Your instructions |
When a line in the listing contains the string "output", pick it out and copy it.

+++

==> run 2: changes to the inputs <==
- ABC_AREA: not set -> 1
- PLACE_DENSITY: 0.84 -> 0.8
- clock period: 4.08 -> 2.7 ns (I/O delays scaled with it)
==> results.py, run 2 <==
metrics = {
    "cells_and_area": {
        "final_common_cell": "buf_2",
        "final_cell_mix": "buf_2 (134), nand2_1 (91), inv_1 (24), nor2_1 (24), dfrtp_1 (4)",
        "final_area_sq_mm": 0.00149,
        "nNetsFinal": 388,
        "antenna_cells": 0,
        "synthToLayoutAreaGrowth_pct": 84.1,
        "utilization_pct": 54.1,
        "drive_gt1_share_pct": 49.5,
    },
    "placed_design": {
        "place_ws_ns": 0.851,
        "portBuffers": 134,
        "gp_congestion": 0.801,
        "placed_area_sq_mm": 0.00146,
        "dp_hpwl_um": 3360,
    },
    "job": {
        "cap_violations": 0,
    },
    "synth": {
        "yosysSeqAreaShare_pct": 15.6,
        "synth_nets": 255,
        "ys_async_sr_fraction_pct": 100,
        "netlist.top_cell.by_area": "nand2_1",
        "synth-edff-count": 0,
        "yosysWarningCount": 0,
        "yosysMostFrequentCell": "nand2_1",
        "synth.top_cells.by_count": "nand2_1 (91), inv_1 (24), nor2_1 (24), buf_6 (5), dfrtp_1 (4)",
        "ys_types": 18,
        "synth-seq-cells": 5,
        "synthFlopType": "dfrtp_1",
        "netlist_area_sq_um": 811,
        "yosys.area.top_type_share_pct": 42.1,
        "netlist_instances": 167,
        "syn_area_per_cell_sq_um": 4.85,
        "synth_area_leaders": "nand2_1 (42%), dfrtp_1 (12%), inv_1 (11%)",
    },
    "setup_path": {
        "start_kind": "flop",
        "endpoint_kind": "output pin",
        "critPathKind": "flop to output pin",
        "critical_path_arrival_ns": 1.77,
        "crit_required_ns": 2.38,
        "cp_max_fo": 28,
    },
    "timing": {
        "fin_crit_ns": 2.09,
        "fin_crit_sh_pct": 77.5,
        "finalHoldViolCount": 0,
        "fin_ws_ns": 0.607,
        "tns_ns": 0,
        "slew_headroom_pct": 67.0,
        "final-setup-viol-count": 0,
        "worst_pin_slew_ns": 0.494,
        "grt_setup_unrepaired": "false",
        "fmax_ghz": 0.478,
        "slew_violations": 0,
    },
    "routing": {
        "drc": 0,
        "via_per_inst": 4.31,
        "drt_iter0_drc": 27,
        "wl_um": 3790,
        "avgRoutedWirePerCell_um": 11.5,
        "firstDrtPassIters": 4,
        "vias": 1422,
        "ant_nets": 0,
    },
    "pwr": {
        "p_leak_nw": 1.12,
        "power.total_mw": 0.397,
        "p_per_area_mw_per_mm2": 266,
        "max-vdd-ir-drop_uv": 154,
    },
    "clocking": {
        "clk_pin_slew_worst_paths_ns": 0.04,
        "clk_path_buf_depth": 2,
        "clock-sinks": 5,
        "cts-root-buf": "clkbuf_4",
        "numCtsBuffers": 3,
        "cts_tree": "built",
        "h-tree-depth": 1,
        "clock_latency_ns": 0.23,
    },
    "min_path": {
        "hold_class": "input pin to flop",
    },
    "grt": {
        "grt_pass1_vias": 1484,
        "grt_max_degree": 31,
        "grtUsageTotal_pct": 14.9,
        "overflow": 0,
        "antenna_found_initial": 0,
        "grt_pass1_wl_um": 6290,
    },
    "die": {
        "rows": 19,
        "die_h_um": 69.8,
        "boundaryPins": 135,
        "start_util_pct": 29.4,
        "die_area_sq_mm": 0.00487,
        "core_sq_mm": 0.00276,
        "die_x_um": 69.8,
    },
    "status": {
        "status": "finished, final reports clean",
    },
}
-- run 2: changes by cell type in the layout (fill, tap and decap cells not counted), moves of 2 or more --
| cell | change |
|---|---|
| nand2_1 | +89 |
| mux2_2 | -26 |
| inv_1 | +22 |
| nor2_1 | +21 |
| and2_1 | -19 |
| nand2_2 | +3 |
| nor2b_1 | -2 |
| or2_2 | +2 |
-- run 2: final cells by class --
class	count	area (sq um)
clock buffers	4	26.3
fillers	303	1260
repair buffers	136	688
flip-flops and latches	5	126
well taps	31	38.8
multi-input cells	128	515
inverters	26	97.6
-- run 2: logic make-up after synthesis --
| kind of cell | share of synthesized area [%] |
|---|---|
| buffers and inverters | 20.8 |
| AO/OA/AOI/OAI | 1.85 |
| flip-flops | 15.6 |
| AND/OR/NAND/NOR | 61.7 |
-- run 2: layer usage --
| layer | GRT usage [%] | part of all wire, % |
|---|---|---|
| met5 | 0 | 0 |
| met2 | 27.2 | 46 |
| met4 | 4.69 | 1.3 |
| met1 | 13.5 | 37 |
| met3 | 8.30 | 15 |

+++

Written reply |
        "endpoint_kind": "output pin",
        "critPathKind": "flop to output pin",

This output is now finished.